**src/rtl/pi1_arbiter.sv**
```systemverilog
// pi1_arbiter: shares one pi1 slave among MASTERCOUNT pi1 masters, one transaction in flight at a time.
// Latency: request accepted at T, slave request at T+1, response visible in IDLE at T+3 if the slave never stalls.
// Backpressure: s_rdy_i low holds REQ/RESP indefinitely; losing masters see m_rdy_o=0 and hold their op.
// Option macro PI1ARB_RR_EN: round-robin after the last owner; undefined selects fixed lowest-index priority.
module pi1_arbiter #(
  parameter int MASTERCOUNT = 2,
  parameter int ARCHBITSZ   = 32,
  localparam int SELBITSZ   = ARCHBITSZ / 8,
  localparam int ADDRBITSZ  = ARCHBITSZ - $clog2(SELBITSZ),
  localparam int IDXW       = $clog2(MASTERCOUNT)
) (
  input  logic                            clk_i,
  input  logic                            rst_i,
  input  logic [MASTERCOUNT*2-1:0]         m_op_i,
  input  logic [MASTERCOUNT*ADDRBITSZ-1:0] m_addr_i,
  input  logic [MASTERCOUNT*ARCHBITSZ-1:0] m_data_i,
  input  logic [MASTERCOUNT*SELBITSZ-1:0]  m_sel_i,
  output logic [ARCHBITSZ-1:0]             m_data_o,
  output logic [MASTERCOUNT-1:0]           m_rdy_o,
  output logic [1:0]                       s_op_o,
  output logic [ADDRBITSZ-1:0]             s_addr_o,
  output logic [ARCHBITSZ-1:0]             s_data_o,
  output logic [SELBITSZ-1:0]              s_sel_o,
  input  logic [ARCHBITSZ-1:0]             s_data_i,
  input  logic                             s_rdy_i
);

  localparam logic [1:0] OP_NOOP = 2'b00;

  typedef enum logic [1:0] {ST_IDLE, ST_REQ, ST_RESP} state_t;

  state_t                 state_q;
  logic [IDXW-1:0]        owner_q;
  logic [1:0]             s_op_q;
  logic [ADDRBITSZ-1:0]   s_addr_q;
  logic [ARCHBITSZ-1:0]   s_data_q;
  logic [SELBITSZ-1:0]    s_sel_q;
  logic [ARCHBITSZ-1:0]   m_data_q;

  logic [MASTERCOUNT-1:0] req;
  logic                   req_any;
  logic [IDXW-1:0]        win;

  // Flag every master presenting a non-NOOP op
  always_comb begin
    req = '0;
    for (int k = 0; k < MASTERCOUNT; k++) begin
      req[k] = (m_op_i[2*k +: 2] != OP_NOOP);
    end
  end

  assign req_any = |req;

  // Select the winner among the current requesters
  always_comb begin
    win = '0;
`ifdef PI1ARB_RR_EN
    // Scan farthest-first so the nearest requester after the last owner ends up winning.
    for (int i = MASTERCOUNT; i >= 1; i--) begin
      if (req[(int'(owner_q) + i) % MASTERCOUNT]) begin
        win = IDXW'((int'(owner_q) + i) % MASTERCOUNT);
      end
    end
`else
    for (int i = MASTERCOUNT - 1; i >= 0; i--) begin
      if (req[i]) begin
        win = IDXW'(i);
      end
    end
`endif
  end

`ifndef PI1ARB_RR_EN
  // The owner is still recorded under fixed priority but nothing reads it.
  logic unused_owner;
  assign unused_owner = ^owner_q;
`endif

  // Ready: only in IDLE, to everyone when nobody asks, else to the winner alone
  always_comb begin
    m_rdy_o = '0;
    if (state_q == ST_IDLE) begin
      if (!req_any) begin
        m_rdy_o = '1;
      end else begin
        m_rdy_o[win] = 1'b1;
      end
    end
  end

  // Transaction FSM: latch the winner's request, present it, then capture the response
  always_ff @(posedge clk_i or negedge rst_i) begin
    if (!rst_i) begin
      state_q  <= ST_IDLE;
      owner_q  <= IDXW'(MASTERCOUNT - 1);
      s_op_q   <= OP_NOOP;
      s_addr_q <= '0;
      s_data_q <= '0;
      s_sel_q  <= '0;
      m_data_q <= '0;
    end else begin
      case (state_q)
        ST_IDLE: begin
          if (req_any) begin
            s_op_q   <= m_op_i[int'(win)*2 +: 2];
            s_addr_q <= m_addr_i[int'(win)*ADDRBITSZ +: ADDRBITSZ];
            s_data_q <= m_data_i[int'(win)*ARCHBITSZ +: ARCHBITSZ];
            s_sel_q  <= m_sel_i[int'(win)*SELBITSZ +: SELBITSZ];
            owner_q  <= win;
            state_q  <= ST_REQ;
          end
        end
        ST_REQ: begin
          if (s_rdy_i) begin
            s_op_q  <= OP_NOOP;
            state_q <= ST_RESP;
          end
        end
        ST_RESP: begin
          if (s_rdy_i) begin
            m_data_q <= s_data_i;
            state_q  <= ST_IDLE;
          end
        end
        default: begin
          state_q <= ST_IDLE;
          s_op_q  <= OP_NOOP;
        end
      endcase
    end
  end

  assign s_op_o   = s_op_q;
  assign s_addr_o = s_addr_q;
  assign s_data_o = s_data_q;
  assign s_sel_o  = s_sel_q;
  assign m_data_o = m_data_q;

endmodule

```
===
Instructions for the task =>
Copy each line above holding "masters".

Written response =>
// pi1_arbiter: shares one pi1 slave among MASTERCOUNT pi1 masters, one transaction in flight at a time.
// Backpressure: s_rdy_i low holds REQ/RESP indefinitely; losing masters see m_rdy_o=0 and hold their op.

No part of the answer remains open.